Talento versus curro


Leí un ensayo esta semana que trataba sobre ser un escritor fracasado. Era una retahíla de tópicos transitados por nosotros, los Bukowskis de Hacendado: el alcohol, la derrota (derrotas donde realmente no se pierde nada), la soledad, la vanagloria, el vacío creativo, los rechazos editoriales… Ese imaginario fascinante del «mira qué incomprendidito soy», pero con bello envoltorio.

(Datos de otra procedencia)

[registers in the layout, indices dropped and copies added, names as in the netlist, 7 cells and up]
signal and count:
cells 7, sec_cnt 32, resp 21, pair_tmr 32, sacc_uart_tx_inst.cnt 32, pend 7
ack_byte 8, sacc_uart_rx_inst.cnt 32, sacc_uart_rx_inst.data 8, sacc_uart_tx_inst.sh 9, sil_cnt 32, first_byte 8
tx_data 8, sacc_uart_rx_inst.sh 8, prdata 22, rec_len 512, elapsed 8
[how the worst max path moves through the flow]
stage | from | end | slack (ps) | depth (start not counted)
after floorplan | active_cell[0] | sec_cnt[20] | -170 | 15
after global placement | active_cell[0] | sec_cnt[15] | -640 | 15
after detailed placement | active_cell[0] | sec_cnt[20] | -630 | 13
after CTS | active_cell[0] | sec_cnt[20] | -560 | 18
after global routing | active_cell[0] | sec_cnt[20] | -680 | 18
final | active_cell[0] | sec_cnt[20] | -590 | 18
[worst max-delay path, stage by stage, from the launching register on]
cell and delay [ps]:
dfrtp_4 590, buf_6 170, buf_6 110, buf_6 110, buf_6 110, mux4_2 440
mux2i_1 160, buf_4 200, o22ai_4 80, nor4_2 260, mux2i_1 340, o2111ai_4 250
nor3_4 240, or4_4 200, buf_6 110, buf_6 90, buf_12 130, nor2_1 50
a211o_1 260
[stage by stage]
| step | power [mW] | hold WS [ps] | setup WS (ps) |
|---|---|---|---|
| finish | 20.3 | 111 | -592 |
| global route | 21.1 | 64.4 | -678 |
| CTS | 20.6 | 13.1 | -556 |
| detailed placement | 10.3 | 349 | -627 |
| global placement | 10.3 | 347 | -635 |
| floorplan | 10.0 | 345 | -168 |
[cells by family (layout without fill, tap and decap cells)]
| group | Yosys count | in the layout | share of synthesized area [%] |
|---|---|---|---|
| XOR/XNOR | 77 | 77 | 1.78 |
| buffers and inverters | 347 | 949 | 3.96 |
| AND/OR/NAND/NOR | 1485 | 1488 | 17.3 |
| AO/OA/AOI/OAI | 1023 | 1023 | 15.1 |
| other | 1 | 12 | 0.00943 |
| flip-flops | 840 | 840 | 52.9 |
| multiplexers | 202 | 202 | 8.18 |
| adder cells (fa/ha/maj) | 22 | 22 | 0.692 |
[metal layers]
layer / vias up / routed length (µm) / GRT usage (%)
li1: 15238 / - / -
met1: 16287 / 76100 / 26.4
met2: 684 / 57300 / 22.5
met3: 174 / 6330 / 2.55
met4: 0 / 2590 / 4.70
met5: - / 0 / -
`src/logic/ctu_defines.vh`:
```
// register offsets, field positions and reset values of the charge time edge control block
// Operation
// - edge-1 status reads occurrence; writes drive it
// - edge-2 sensing: one edge, zero level
// - edge-2 polarity: one rising, zero falling
// - four-bit field selects one of sixteen sources
// - bits 17 and 16 read zero
// - module enable turns unit on
// - bit 14 reads zero
// - halt-when-idle stops unit during idle
// - delay-pulse enable gates delay pulse generation
// - edge pass enable blocks or passes edges
// - discharge sink only when discharge bit set
`ifndef CTU_DEFINES_VH
`define CTU_DEFINES_VH
`define CTU_ADDR_CTRL         12'h000
`define CTU_ADDR_IRQ_STATUS   12'h004
`define CTU_ADDR_IRQ_MASK     12'h008
`define CTU_BIT_FIRST_SEEN    24
`define CTU_BIT_SENSING       23
`define CTU_BIT_POLARITY      22
`define CTU_SRC_HI            21
`define CTU_SRC_LO            18
`define CTU_BIT_ENABLE        15
`define CTU_BIT_HALT_IDLE     13
`define CTU_BIT_DELAY_EN      12
`define CTU_BIT_EDGE_PASS     11
`define CTU_BIT_DISCHARGE     1
`define CTU_CTRL_WMASK        32'h01fcb802
`define CTU_CTRL_RESET        32'h00000000
`define CTU_IRQ_BITS          2
`define CTU_IRQ_FIRST         0
`define CTU_IRQ_SECOND        1
`define CTU_SRC_COMP_TWO      4'he
`endif

```
`src/logic/ctu_edge_control.v`:
```
// charge time unit edge control: apb registers, edge source select, edge detect, interrupts
`include "ctu_defines.vh"
module ctu_edge_control (
	// clock and reset
	input  wire        ref_clk_in,
	input  wire        rst_n_in,
	// apb slave
	input  wire        psel_in,
	input  wire        penable_in,
	input  wire        pwrite_in,
	input  wire [11:0] paddr_in,
	input  wire [31:0] pwdata_in,
	input  wire [3:0]  pstrb_in,
	output reg  [31:0] prdata_out,
	output reg         pready_out,
	output reg         pslverr_out,
	// edge sources
	input  wire        timer_one_event_in,
	input  wire        compare_one_event_in,
	input  wire [6:0]  edge_pin_in,
	input  wire [2:0]  capture_event_in,
	input  wire        peripheral_bus_clock_in,
	input  wire [2:0]  comparator_output_in,
	// system state
	input  wire        idle_mode_in,
	// outputs
	output reg         second_edge_hit_out,
	output reg         delay_pulse_out,
	output reg         sample_cap_discharge_out,
	output reg         unit_active_out,
	output reg         irq_out
);
	reg  [31:0] ctrl;
	reg  [1:0]  irq_status;
	reg  [1:0]  irq_mask;
	reg         src_prev;
	reg         first_seen_prev;
	reg  [15:0] src_vec;
	wire        first_edge_seen      = ctrl[`CTU_BIT_FIRST_SEEN];
	wire        second_edge_sensing  = ctrl[`CTU_BIT_SENSING];
	wire        second_edge_polarity = ctrl[`CTU_BIT_POLARITY];
	wire [3:0]  second_edge_source   = ctrl[`CTU_SRC_HI:`CTU_SRC_LO];
	wire        halt_when_idle       = ctrl[`CTU_BIT_HALT_IDLE];
	wire        delay_pulse_enable   = ctrl[`CTU_BIT_DELAY_EN];
	wire        edge_pass_enable     = ctrl[`CTU_BIT_EDGE_PASS];
	wire        sample_cap_discharge = ctrl[`CTU_BIT_DISCHARGE];
	wire        module_on            = ctrl[`CTU_BIT_ENABLE];
	// unit runs only when on and not halted by idle
	wire        running  = module_on & ~(halt_when_idle & idle_mode_in);
	wire        gate     = running & edge_pass_enable;
	wire        src_raw;
	wire        src_pol;
	wire        second_hit;
	wire        wr_en    = psel_in & penable_in & pwrite_in & pready_out;
	reg         mapped;
	wire [31:0] byte_mask;
	wire        first_rise;
	reg  [31:0] next_ctrl;
	reg  [31:0] next_rdata;
	reg  [1:0]  next_status;
	genvar      gi;

	generate
		for (gi = 0; gi < 4; gi = gi + 1) begin : g_lane
			assign byte_mask[gi*8 +: 8] = {8{pstrb_in[gi]}};
		end
	endgenerate

	// sixteen-way source select, code 4'hf down to 4'h0
	always @* begin
		// comparators and bus clock
		src_vec[15] = comparator_output_in[2];
		src_vec[14] = comparator_output_in[1];
		src_vec[13] = comparator_output_in[0];
		src_vec[12] = peripheral_bus_clock_in;
		// capture events
		src_vec[11] = capture_event_in[2];
		src_vec[10] = capture_event_in[1];
		src_vec[9]  = capture_event_in[0];
		// edge pins
		src_vec[8]  = edge_pin_in[6];
		src_vec[7]  = edge_pin_in[5];
		src_vec[6]  = edge_pin_in[4];
		src_vec[5]  = edge_pin_in[3];
		src_vec[4]  = edge_pin_in[2];
		// the two lowest pins sit in swapped code order
		src_vec[3]  = edge_pin_in[0];
		src_vec[2]  = edge_pin_in[1];
		src_vec[1]  = compare_one_event_in;
		src_vec[0]  = timer_one_event_in;
	end
	assign src_raw = src_vec[second_edge_source];
	assign src_pol = second_edge_polarity ? src_raw : ~src_raw;
	// edge mode looks for a transition to the active level, level mode for the level itself
	assign second_hit = gate & (second_edge_sensing ? (src_pol & ~src_prev) : src_pol);
	assign first_rise = first_edge_seen & ~first_seen_prev;

	always @* begin
		next_ctrl = ctrl;
		if (wr_en && paddr_in == `CTU_ADDR_CTRL) begin
			next_ctrl = (ctrl & ~(byte_mask & `CTU_CTRL_WMASK)) |
			            (pwdata_in & byte_mask & `CTU_CTRL_WMASK);
		end
		// a second edge with delay pulses enabled marks the first edge as seen
		if (second_hit && delay_pulse_enable) begin
			next_ctrl[`CTU_BIT_FIRST_SEEN] = 1'b1;
		end
	end

	always @* begin
		next_status = irq_status;
		if (wr_en && paddr_in == `CTU_ADDR_IRQ_STATUS && pstrb_in[0]) begin
			next_status = irq_status & ~pwdata_in[1:0];
		end
		// set wins over clear
		if (first_rise && running) begin
			next_status[`CTU_IRQ_FIRST] = 1'b1;
		end
		if (second_hit) begin
			next_status[`CTU_IRQ_SECOND] = 1'b1;
		end
	end

	always @* begin
		next_rdata = 32'h00000000;
		case (paddr_in)
			`CTU_ADDR_CTRL: begin
				next_rdata                          = 32'h00000000;
				next_rdata[`CTU_BIT_FIRST_SEEN]     = first_edge_seen;
				next_rdata[`CTU_BIT_SENSING]        = second_edge_sensing;
				next_rdata[`CTU_BIT_POLARITY]       = second_edge_polarity;
				next_rdata[`CTU_SRC_HI:`CTU_SRC_LO] = second_edge_source;
				next_rdata[`CTU_BIT_ENABLE]         = module_on;
				next_rdata[`CTU_BIT_HALT_IDLE]      = halt_when_idle;
				next_rdata[`CTU_BIT_DELAY_EN]       = delay_pulse_enable;
				next_rdata[`CTU_BIT_EDGE_PASS]      = edge_pass_enable;
				next_rdata[`CTU_BIT_DISCHARGE]      = sample_cap_discharge;
			end
			`CTU_ADDR_IRQ_STATUS: begin
				next_rdata                  = 32'h00000000;
				next_rdata[`CTU_IRQ_FIRST]  = irq_status[`CTU_IRQ_FIRST];
				next_rdata[`CTU_IRQ_SECOND] = irq_status[`CTU_IRQ_SECOND];
			end
			`CTU_ADDR_IRQ_MASK: begin
				next_rdata                  = 32'h00000000;
				next_rdata[`CTU_IRQ_FIRST]  = irq_mask[`CTU_IRQ_FIRST];
				next_rdata[`CTU_IRQ_SECOND] = irq_mask[`CTU_IRQ_SECOND];
			end
			default: begin
				next_rdata = 32'h00000000;
			end
		endcase
	end

	reg         next_prev;
	reg  [1:0]  next_mask;
	reg         next_ready;
	reg         next_slverr;
	reg  [31:0] next_prdata;
	reg         next_hit;
	reg         next_delay;
	reg         next_sink;
	reg         next_active;
	reg         next_irq;

	// only the three words below answer without an error
	always @* begin
		mapped = 1'b0;
		case (paddr_in)
			`CTU_ADDR_CTRL: begin
				mapped = 1'b1;
			end
			`CTU_ADDR_IRQ_STATUS: begin
				mapped = 1'b1;
			end
			`CTU_ADDR_IRQ_MASK: begin
				mapped = 1'b1;
			end
			default: begin
				mapped = 1'b0;
			end
		endcase
	end

	// held at the gated level so that opening the gate on an active level is no edge
	always @* begin
		next_prev = 1'b1;
		if (gate) begin
			next_prev = src_pol;
		end
	end

	// mask register, low byte lane only
	always @* begin
		next_mask = irq_mask;
		if (wr_en && paddr_in == `CTU_ADDR_IRQ_MASK && pstrb_in[0]) begin
			next_mask = pwdata_in[1:0];
		end
	end

	// one wait state: ready in the second access cycle
	always @* begin
		next_ready  = psel_in & penable_in & ~pready_out;
		next_slverr = psel_in & penable_in & ~pready_out & ~mapped;
	end

	// read data is captured in the first access cycle
	always @* begin
		next_prdata = prdata_out;
		if (psel_in && penable_in && !pready_out && !pwrite_in) begin
			next_prdata = next_rdata;
		end
	end

	// event outputs
	always @* begin
		next_hit   = second_hit;
		next_delay = second_hit & delay_pulse_enable;
	end

	// level outputs
	always @* begin
		next_sink   = sample_cap_discharge;
		next_active = running;
		next_irq    = |(next_status & irq_mask);
	end

	// control register
	always @(posedge ref_clk_in or negedge rst_n_in) begin
		if (!rst_n_in) begin
			ctrl <= `CTU_CTRL_RESET;
		end else begin
			ctrl <= next_ctrl;
		end
	end

	// interrupt status and mask
	always @(posedge ref_clk_in or negedge rst_n_in) begin
		if (!rst_n_in) begin
			irq_status <= 2'h0;
			irq_mask   <= 2'h0;
		end else begin
			irq_status <= next_status;
			irq_mask   <= next_mask;
		end
	end

	// selected source history, reset to the gated level
	always @(posedge ref_clk_in or negedge rst_n_in) begin
		if (!rst_n_in) begin
			src_prev <= 1'b1;
		end else begin
			src_prev <= next_prev;
		end
	end

	// edge-1 status history for its rising edge
	always @(posedge ref_clk_in or negedge rst_n_in) begin
		if (!rst_n_in) begin
			first_seen_prev <= 1'b0;
		end else begin
			first_seen_prev <= first_edge_seen;
		end
	end

	// bus handshake
	always @(posedge ref_clk_in or negedge rst_n_in) begin
		if (!rst_n_in) begin
			pready_out  <= 1'b0;
			pslverr_out <= 1'b0;
		end else begin
			pready_out  <= next_ready;
			pslverr_out <= next_slverr;
		end
	end

	// read data holds until the next read
	always @(posedge ref_clk_in or negedge rst_n_in) begin
		if (!rst_n_in) begin
			prdata_out <= 32'h00000000;
		end else begin
			prdata_out <= next_prdata;
		end
	end

	// edge event outputs
	always @(posedge ref_clk_in or negedge rst_n_in) begin
		if (!rst_n_in) begin
			second_edge_hit_out <= 1'b0;
			delay_pulse_out     <= 1'b0;
		end else begin
			second_edge_hit_out <= next_hit;
			delay_pulse_out     <= next_delay;
		end
	end

	// level outputs
	always @(posedge ref_clk_in or negedge rst_n_in) begin
		if (!rst_n_in) begin
			sample_cap_discharge_out <= 1'b0;
			unit_active_out          <= 1'b0;
			irq_out                  <= 1'b0;
		end else begin
			sample_cap_discharge_out <= next_sink;
			unit_active_out          <= next_active;
			irq_out                  <= next_irq;
		end
	end
endmodule

```
==> config.mk <==
export PLATFORM = sky130hd
export DESIGN_NAME = sird_top
export DESIGN_NICKNAME = d
export VERILOG_FILES = /design/src/inc/sird_pkg.sv /design/src/verilog/sird_rate_div.sv /design/src/verilog/sird_top.sv
export SDC_FILE = /design/constraint.sdc
export NUM_CORES = 1
export LEC_CHECK = 0
export BUFFER_PORTS_ARGS = -buffer_cell sky130_fd_sc_hd__buf_2
export CAP_MARGIN = 20
export CORE_MARGIN = 2
export CORE_UTILIZATION = 43
export CTS_BUF_LIST = sky130_fd_sc_hd__clkbuf_8
export DETAILED_ROUTE_END_ITERATION = 12
export GPL_ROUTABILITY_DRIVEN = 0
export GPL_TIMING_DRIVEN = 0
export PLACE_DENSITY = 0.71
export SYNTH_ARGS = -nofsm -noshare
export SYNTH_HDL_FRONTEND = slang
export SYNTH_SLANG_ARGS = --single-unit
==> constraint.sdc <==
create_clock -name ref_clk -period 1.63 [get_ports ref_clk]
set_input_delay 0.489 -clock ref_clk [delete_from_list [all_inputs] [get_ports ref_clk]]
set_output_delay 0.489 -clock ref_clk [all_outputs]
set_load 0.02 [all_outputs]
File: src/scr_cfg.svh
`ifndef SCR_CFG_SVH
`define SCR_CFG_SVH

////////////////////////////////////////////////////////////////////////////////
// Register offsets
`define SCR_A_IFCFG     15'h0000
`define SCR_A_MODE      15'h0002
`define SCR_A_TYPE      15'h0003
`define SCR_A_PART_LO   15'h0004
`define SCR_A_PART_HI   15'h0005
`define SCR_A_MAKER_LO  15'h000c
`define SCR_A_MAKER_HI  15'h000d
`define SCR_A_STREAM    15'h0010
`define SCR_A_REFCTL    15'h0029
`define SCR_A_POS0      15'h002c
`define SCR_A_POS1      15'h002d
`define SCR_A_POS2      15'h002e

////////////////////////////////////////////////////////////////////////////////
// Field positions
`define SCR_B_SRST      7
`define SCR_B_ASCEND    5
`define SCR_B_RDPIN     4
`define SCR_B_HOLD      0
`define SCR_B_PROC      6
`define SCR_B_RECV      5
`define SCR_B_ZOOM      4
`define SCR_MODE_PD     2'h3

////////////////////////////////////////////////////////////////////////////////
// Reset values
`define SCR_RST_IFCFG   8'h30
`define SCR_RST_MODE    8'h00
`define SCR_RST_TYPE    8'h00
`define SCR_RST_STREAM  8'h00
`define SCR_RST_REFCTL  8'h00

////////////////////////////////////////////////////////////////////////////////
// Timing
`define SCR_CLK_PS      8000
`define SCR_SRST_NS     750
`define SCR_SRST_CYC    ((`SCR_SRST_NS * 1000 + `SCR_CLK_PS - 1) / `SCR_CLK_PS)
`define SCR_SCLK_HALF   8
`define SCR_INSTR_BITS  16
`define SCR_XFER_BITS   24

`endif

File: src/scr_pkg.sv
package scr_pkg;

    // Host link sequencer states
    typedef enum logic [1:0] {
        SCR_H_IDLE  = 2'b00,
        SCR_H_SHIFT = 2'b01,
        SCR_H_GAP   = 2'b11,
        SCR_H_WAIT  = 2'b10
    } scr_hst_t;

    // Device end state
    typedef struct packed {
        logic        sclk_q;
        logic        sref_q;
        logic [4:0]  cnt;
        logic [15:0] instr;
        logic        rd;
        logic [14:0] addr;
        logic [7:0]  rx;
        logic [7:0]  tx;
        logic        miso;
        logic [6:0]  srst;
        logic [7:0]  ifcfg;
        logic [7:0]  mode;
        logic [7:0]  type_r;
        logic [7:0]  stream;
        logic [7:0]  refctl;
        logic        pd;
        logic        evt;
        logic        busy;
    } scr_dev_st_t;

    // Host end state
    typedef struct packed {
        scr_hst_t    st;
        logic [3:0]  div;
        logic        sclk;
        logic        cs_n;
        logic        mosi;
        logic [23:0] sh;
        logic [7:0]  rx;
        logic [4:0]  bcnt;
        logic        wr;
        logic [14:0] addr;
        logic [7:0]  data2;
        logic        pass2;
        logic        recv_seen;
        logic        srst_pend;
        logic [6:0]  wcnt;
        logic        ready;
        logic        rsp_v;
        logic [7:0]  rsp_d;
    } scr_host_st_t;

endpackage

File: src/scr_link_if.sv
interface scr_link_if;
    logic sclk;
    logic cs_n;
    logic mosi;
    logic miso;

    // Device end listens, drives only the read pin
    modport dev  (input sclk, input cs_n, input mosi, output miso);
    // Host end makes the clock and frame
    modport host (output sclk, output cs_n, output mosi, input miso);
endinterface

File: src/scr_dev_end.sv
`include "scr_cfg.svh"

module scr_dev_end import scr_pkg::*; #(
    // Identity codes: arbitrary values
    parameter logic [3:0]  TYPE_CODE = 4'ha,
    parameter logic [15:0] PART_ID   = 16'h5a3c,
    parameter logic [15:0] MAKER_ID  = 16'h1e2d
) (
    input  wire logic        clk,
    input  wire logic        sys_rst,
    scr_link_if.dev          link,
    input  wire logic        sampling_reference_input,
    input  wire logic [23:0] ref_edge_position_status,
    output logic      [1:0]  op_mode,
    output logic             power_down,
    output logic             ref_receiver_enable,
    output logic             ref_processor_enable,
    output logic             ref_window_fine_steps,
    output logic      [3:0]  ref_delay_select,
    output logic             ref_event,
    output logic             soft_reset_busy
);

    ////////////////////////////////////////////////////////////////////////////
    // Constants and storage

    localparam scr_dev_st_t RST_ST = '{
        ifcfg   : `SCR_RST_IFCFG,
        mode    : `SCR_RST_MODE,
        type_r  : `SCR_RST_TYPE,
        stream  : `SCR_RST_STREAM,
        refctl  : `SCR_RST_REFCTL,
        default : '0
    };

    localparam logic [6:0] SRST_CYC = 7'(`SCR_SRST_CYC);
    localparam logic [4:0] LAST_INS = 5'(`SCR_INSTR_BITS - 1);
    localparam logic [4:0] DATA0    = 5'(`SCR_INSTR_BITS);
    localparam logic [4:0] LAST_DAT = 5'(`SCR_INSTR_BITS + 7);

    scr_dev_st_t r;
    scr_dev_st_t n;
    logic [3:0]  pins;
    logic        s_sclk;
    logic        s_cs_n;
    logic        s_mosi;
    logic        s_sref;
    logic        rise;
    logic        fall;
    logic [15:0] nin;
    logic [7:0]  byte_v;
    logic [14:0] nxt_addr;

    ////////////////////////////////////////////////////////////////////////////
    // Pin synchronisers

    // Link pins and reference input cross into clk
    scr_sync2 #(
        .W (4)
    ) u_sync (
        .clk     (clk),
        .sys_rst (sys_rst),
        .d       ({sampling_reference_input, link.mosi, link.cs_n,
                   link.sclk}),
        .q       (pins)
    );

    assign s_sclk = pins[0];
    assign s_cs_n = pins[1];
    assign s_mosi = pins[2];
    assign s_sref = pins[3];

    ////////////////////////////////////////////////////////////////////////////
    // Register read view

    // Byte returned for one address
    function automatic logic [7:0] rd_byte(input scr_dev_st_t st,
                                           input logic [14:0] a);
        logic [7:0] v;
        v = 8'h00;
        unique case (a)
            `SCR_A_IFCFG: begin
                v = {1'b0, st.ifcfg[6:5], 1'b1, st.ifcfg[3:0]};
            end
            `SCR_A_MODE: begin
                v = st.mode;
            end
            `SCR_A_TYPE: begin
                v = {st.type_r[7:4], TYPE_CODE};
            end
            `SCR_A_PART_LO: begin
                v = PART_ID[7:0];
            end
            `SCR_A_PART_HI: begin
                v = PART_ID[15:8];
            end
            `SCR_A_MAKER_LO: begin
                v = MAKER_ID[7:0];
            end
            `SCR_A_MAKER_HI: begin
                v = MAKER_ID[15:8];
            end
            `SCR_A_STREAM: begin
                v = st.stream;
            end
            `SCR_A_REFCTL: begin
                v = st.refctl;
            end
            `SCR_A_POS0: begin
                v = ref_edge_position_status[7:0];
            end
            `SCR_A_POS1: begin
                v = ref_edge_position_status[15:8];
            end
            `SCR_A_POS2: begin
                v = ref_edge_position_status[23:16];
            end
            default: begin
                v = 8'h00;
            end
        endcase
        return v;
    endfunction

    ////////////////////////////////////////////////////////////////////////////
    // Next state

    assign rise = s_sclk & ~r.sclk_q;
    assign fall = ~s_sclk & r.sclk_q;

    // Frame decode, streaming and register writes
    always_comb begin
        n        = r;
        nin      = {r.instr[14:0], s_mosi};
        byte_v   = {r.rx[6:0], s_mosi};
        nxt_addr = r.addr;
        n.sclk_q = s_sclk;
        n.sref_q = s_sref;
        // Reference edges pass only with both enables set
        n.evt    = s_sref & ~r.sref_q & r.refctl[`SCR_B_RECV]
                   & r.refctl[`SCR_B_PROC];
        if (r.srst != 7'h00) begin
            n.srst = r.srst - 7'h01;
            n.cnt  = 5'h00;
            n.miso = 1'b0;
        end else if (s_cs_n) begin
            n.cnt  = 5'h00;
            n.miso = 1'b0;
        end else if (rise) begin
            if (r.cnt < LAST_INS) begin
                n.instr = nin;
                n.cnt   = r.cnt + 5'h01;
            end else if (r.cnt == LAST_INS) begin
                n.instr = nin;
                n.rd    = nin[15];
                n.addr  = nin[14:0];
                n.tx    = rd_byte(r, nin[14:0]);
                n.cnt   = DATA0;
            end else begin
                n.rx = byte_v;
                if (r.cnt == LAST_DAT) begin
                    // Address step for the next streamed byte
                    if (r.stream[`SCR_B_HOLD]) begin
                        nxt_addr = r.addr;
                    end else if (r.ifcfg[`SCR_B_ASCEND]) begin
                        nxt_addr = r.addr + 15'h0001;
                    end else begin
                        nxt_addr = r.addr - 15'h0001;
                    end
                    n.addr = nxt_addr;
                    n.tx   = rd_byte(r, nxt_addr);
                    n.cnt  = DATA0;
                    if (!r.rd) begin
                        unique case (r.addr)
                            `SCR_A_IFCFG: begin
                                if (byte_v[`SCR_B_SRST]) begin
                                    n.srst = SRST_CYC;
                                end else begin
                                    n.ifcfg = byte_v;
                                end
                            end
                            `SCR_A_MODE: begin
                                n.mode = byte_v;
                            end
                            `SCR_A_TYPE: begin
                                n.type_r = {byte_v[7:4], 4'h0};
                            end
                            `SCR_A_STREAM: begin
                                n.stream = byte_v;
                            end
                            `SCR_A_REFCTL: begin
                                n.refctl = byte_v;
                            end
                            default: begin
                                n.rx = byte_v;
                            end
                        endcase
                    end
                end else begin
                    n.cnt = r.cnt + 5'h01;
                end
            end
        end else if (fall && r.rd && r.cnt >= DATA0) begin
            // Read data leaves on the dedicated output pin
            n.miso = r.tx[7];
            n.tx   = {r.tx[6:0], 1'b0};
        end
        // Registers held at reset values while soft reset runs
        if (n.srst != 7'h00) begin
            n.ifcfg  = `SCR_RST_IFCFG;
            n.mode   = `SCR_RST_MODE;
            n.type_r = `SCR_RST_TYPE;
            n.stream = `SCR_RST_STREAM;
            n.refctl = `SCR_RST_REFCTL;
            n.rd     = 1'b0;
            n.evt    = 1'b0;
        end
        n.pd   = (n.mode[1:0] == `SCR_MODE_PD);
        n.busy = (n.srst != 7'h00);
    end

    ////////////////////////////////////////////////////////////////////////////
    // State register

    always_ff @(posedge clk) begin
        if (sys_rst) begin
            r <= RST_ST;
        end else begin
            r <= n;
        end
    end

    ////////////////////////////////////////////////////////////////////////////
    // Outputs

    // All taken from state flops
    assign link.miso             = r.miso;
    assign op_mode               = r.mode[1:0];
    assign power_down            = r.pd;
    assign ref_receiver_enable   = r.refctl[`SCR_B_RECV];
    assign ref_processor_enable  = r.refctl[`SCR_B_PROC];
    assign ref_window_fine_steps = r.refctl[`SCR_B_ZOOM];
    assign ref_delay_select      = r.refctl[3:0];
    assign ref_event             = r.evt;
    assign soft_reset_busy       = r.busy;

endmodule
===== config.mk =====
export PLATFORM = sky130hd
export DESIGN_NAME = converter_fault_protection_fsm
export DESIGN_NICKNAME = d
export VERILOG_FILES = /design/src/hdl/converter_fault_protection_fsm.v
export VERILOG_INCLUDE_DIRS = /design/src /design/src/hdl
export SDC_FILE = /design/constraint.sdc
export NUM_CORES = 1
export LEC_CHECK = 0
export BUFFER_PORTS_ARGS = -buffer_cell sky130_fd_sc_hd__buf_2
export CORE_MARGIN = 5
export CORE_UTILIZATION = 55
export CTS_CLUSTER_SIZE = 10
export DETAILED_ROUTE_END_ITERATION = 12
export PLACE_DENSITY = 0.72
export RECOVER_POWER = 25
export SLEW_MARGIN = 10
export SYNTH_ARGS = -nofsm -noshare
export SYNTH_HDL_FRONTEND = slang
export SYNTH_SLANG_ARGS = --single-unit

===== constraint.sdc =====
create_clock -name ref_clk -period 9.6 [get_ports ref_clk]
set_input_delay 1.92 -clock ref_clk [delete_from_list [all_inputs] [get_ports ref_clk]]
set_output_delay 1.92 -clock ref_clk [all_outputs]
set_load 0.01 [all_outputs]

Cuando no tienes a alguien que te quiere lo suficiente para decirte: «Chico, no eres especial», te lo acaba diciendo el mundo, y el mundo tiene una voz de buhonero con herpes y alambre de espino que te besuquea en cada herida abierta.

Uno no se despierta un día con resaca, coge un folio y sangra versos luminosos. No. Ni Picasso nació cubista. Primero tuvo que dominar el clasicismo, la técnica; aprender, esforzarse. Miles de veces. Reconócelo, el poema que escribiste al llegar de marcha sobre una chica que te rechazó no es trágico, es malo. Y es un cliché más viejo que el páncreas.

Desgraciadamente, el arte tiene menos de inspiración de lo que nos prometieron. No hay que beber tanto, no hay que vivir tanto. Hay que quitarle romanticismo y darle un toque prosaico, casi funcionarial. ¿Quieres escribir bien? Tómalo como un trabajo.

William Faulkner, el Nobel de literatura, decía que solo escribía cuando estaba inspirado, pero que por suerte estaba inspirado todos los días a las siete de la mañana. Seguramente era mentira, porque era un beodo empedernido y a las siete estaría durmiendo la mona, pero la idea es útil. A esa hora odiarás escribir pero, con el tiempo, amarás haber escrito.